Edward S. Rothman

Enol esters XIII: Synthesis of isopropenyl esters by addition of carboxylic acids to propyne

The addition of long chain carboxylic acids to propyne under conditions of elevated temperature and pressure takes place in the presence of the zinc salt of the corresponding acid as indicated by the following equation. The reactor apparatus is described and the properties of a series of enol esters are listed. this series shows examples with chain length variations of the carboxylic acid moiety of the ester from 8 to 22 carbon atoms.

Reactions of the stearoylated enolic form of acetone, involving hexadecylketene as the reactive intermediate

Enol esters, such as isopropenyl stearate, are useful intermediates capable of forming interesting derivatives of saturated aliphatic fatty acids. Under given conditions, whereas methyl stearate remains unreactive up to 400C, by contrast the isopropenyl stearate ester efficiently liberates hexadecylketene at 170C with the simultaneous expulsion of “isopropenyl alcohol,” i.e., acetone. In the presence of even difficulty acylatable OH or NH compounds the liberated aldoketene combines, usually quantitatively, with these hydrogen-bearing compounds to form esters or imides. In this manner such resistant materials as barbituric acids, hydantoins, N-butylstearamide, acetanilide, t-butyl alcohol, and succinimide may be converted to stearoylated derivatives.In the absence of reactable substrate and with strong dependence on the nature of the reaction medium, liberated hexadecylketene tetramerizes to derivatives ofgamma pyrone, or forms stearone, or stearoylates the enolic rearrangement product, heneicosane-2,4-dione. The latter compound, in forming, has increased the 18 carbon chain-length to 21 continuous carbon atoms. Di-isopropenyl esters with polyfunctional acetylatable materials, such as bis-N-alkylazelaamide or sucrose, give rise to unusual linear polyimides, three-dimensional network polymers, or oligomers.

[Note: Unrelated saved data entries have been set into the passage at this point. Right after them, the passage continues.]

Background: an optimization exercise with open tools, aiming at small area, a short achievable clock period and few clock cycles per item. Do not read the settings as production practice.
Function was checked by simulation only, so behaviour that the tests miss may differ from the original.
No activity file was given, so power comes from the tool's default toggle rates.

## flow/design.v (module list and top-level ports; edited modules follow where they fit)
// module bicubic_top: 1158 lines
module bicubic_top (
    input  wire        CLK,
    input  wire        RST,
    input  wire [6:0]  cfg_v0,
    input  wire [6:0]  cfg_h0,
    input  wire [4:0]  cfg_sw,
    input  wire [4:0]  cfg_sh,
    input  wire [5:0]  cfg_tw,
    input  wire [5:0]  cfg_th,
    output wire        src_rd_en,
    output wire [13:0] src_rd_addr,
    input  wire [7:0]  src_data,
    output wire        res_wr_en,
    output wire [9:0]  res_wr_addr,
    output wire [7:0]  res_wr_data,
    output logic       done
);
  // ...
==> flow/run.sh <==
#!/bin/bash
# synth_recipe.tcl (not shown) runs the flow's synth.tcl, then flattens the netlist and writes it again
# the make line also repeats each setting of config.mk as NAME=value (left out here)
make -C /OpenROAD-flow-scripts/flow DESIGN_CONFIG=/design/flow/config.mk WORK_HOME=/design/flow/orfs CLKGATE_MAP_FILE= SYNTH_SCRIPT=/design/flow/synth_recipe.tcl finish
==> flow/config.mk <==
export PLATFORM = sky130hd
export DESIGN_NAME = bicubic_top
export DESIGN_NICKNAME = bicubic_top
export VERILOG_FILES = /design/flow/design.v
export SDC_FILE = /design/flow/constraint.sdc
export NUM_CORES = 4
export LEC_CHECK = 0
export CAP_MARGIN = 20
export CORE_MARGIN = 2
export CORE_UTILIZATION = 40
export CTS_BUF_LIST = sky130_fd_sc_hd__clkbuf_16
export CTS_CLUSTER_DIAMETER = 80
export CTS_CLUSTER_SIZE = 24
export SLEW_MARGIN = 20
==> flow/constraint.sdc <==
create_clock -name core_clock -period 13.0 [get_ports {CLK}]
set_input_delay 2.6000 -clock core_clock [delete_from_list [all_inputs] [get_ports {CLK}]]
set_output_delay 2.6000 -clock core_clock [all_outputs]
set_load 0.01 [all_outputs]
==> summary.txt, run 1 <==
setup slack after layout - 8.82 ns
Setup Fix Bufs, Post-CTS - 0
sequential fraction of design power - 0.511
area of the die - 0.0592 mm2
H-tree depth - 1
largest family of logic cells by synthesized area - adder cells
FF+latch area - 0.00737 mm2
FILL cells - 5369
CP arrival - 1.58 ns
Non-CTS buffers - 87
share of layout cells above drive strength 1 - 0.0543
Max VDD drop - 83.9 uV
Least-Margin Pin Slew - 1.02 ns
die extent in x - 243 um
Hold Crit Endpoint - vb
clkbuf count - 27
number of distinct library cells after synthesis - 84
fraction of area in multi-input gates - 0.560
final worst path period share - 0.321
status - no timing/DRC/antenna violations
non-clk buf share - 0.0332
Clock Skews - 0.0541 ns
hold path startpoint - va
core area - 0.0565 mm2
critical path depth in cells - 1
cell internal pwr - 1490 uW
WP buf/inv - 1
Resized cells post-CTS - 0
GR Layer Usage met3 - 0.0175
Nets - 2756
Testbench counts, summed over its fixed seeds: cycles 89,169, pixels 20,672.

Enol esters XVI: Enol ethers in synthesis

The synthesis of isopropenyl octadecyl ether is reported. This compound is a useful reagent for the synthesis of wax esters by reaction with long chain fatty acids, and of symmetrical or unsymmetrical ethers via reaction with long chain alcohols. The long chain alkyl isopropenyl ether is more sensitive to hydrolysis than the corresponding enol ester and forms successively the ketal 2,2-dioctadecyloxypropane, and octadecanol and acetone. Glycerol reacts with propyne yielding glycerol acetonide, glycerol acetonide isopropenyl ether and diglycerol bisacetonide. New crystalline derivatives of diglycerol are described, useful for the characterization of that substance.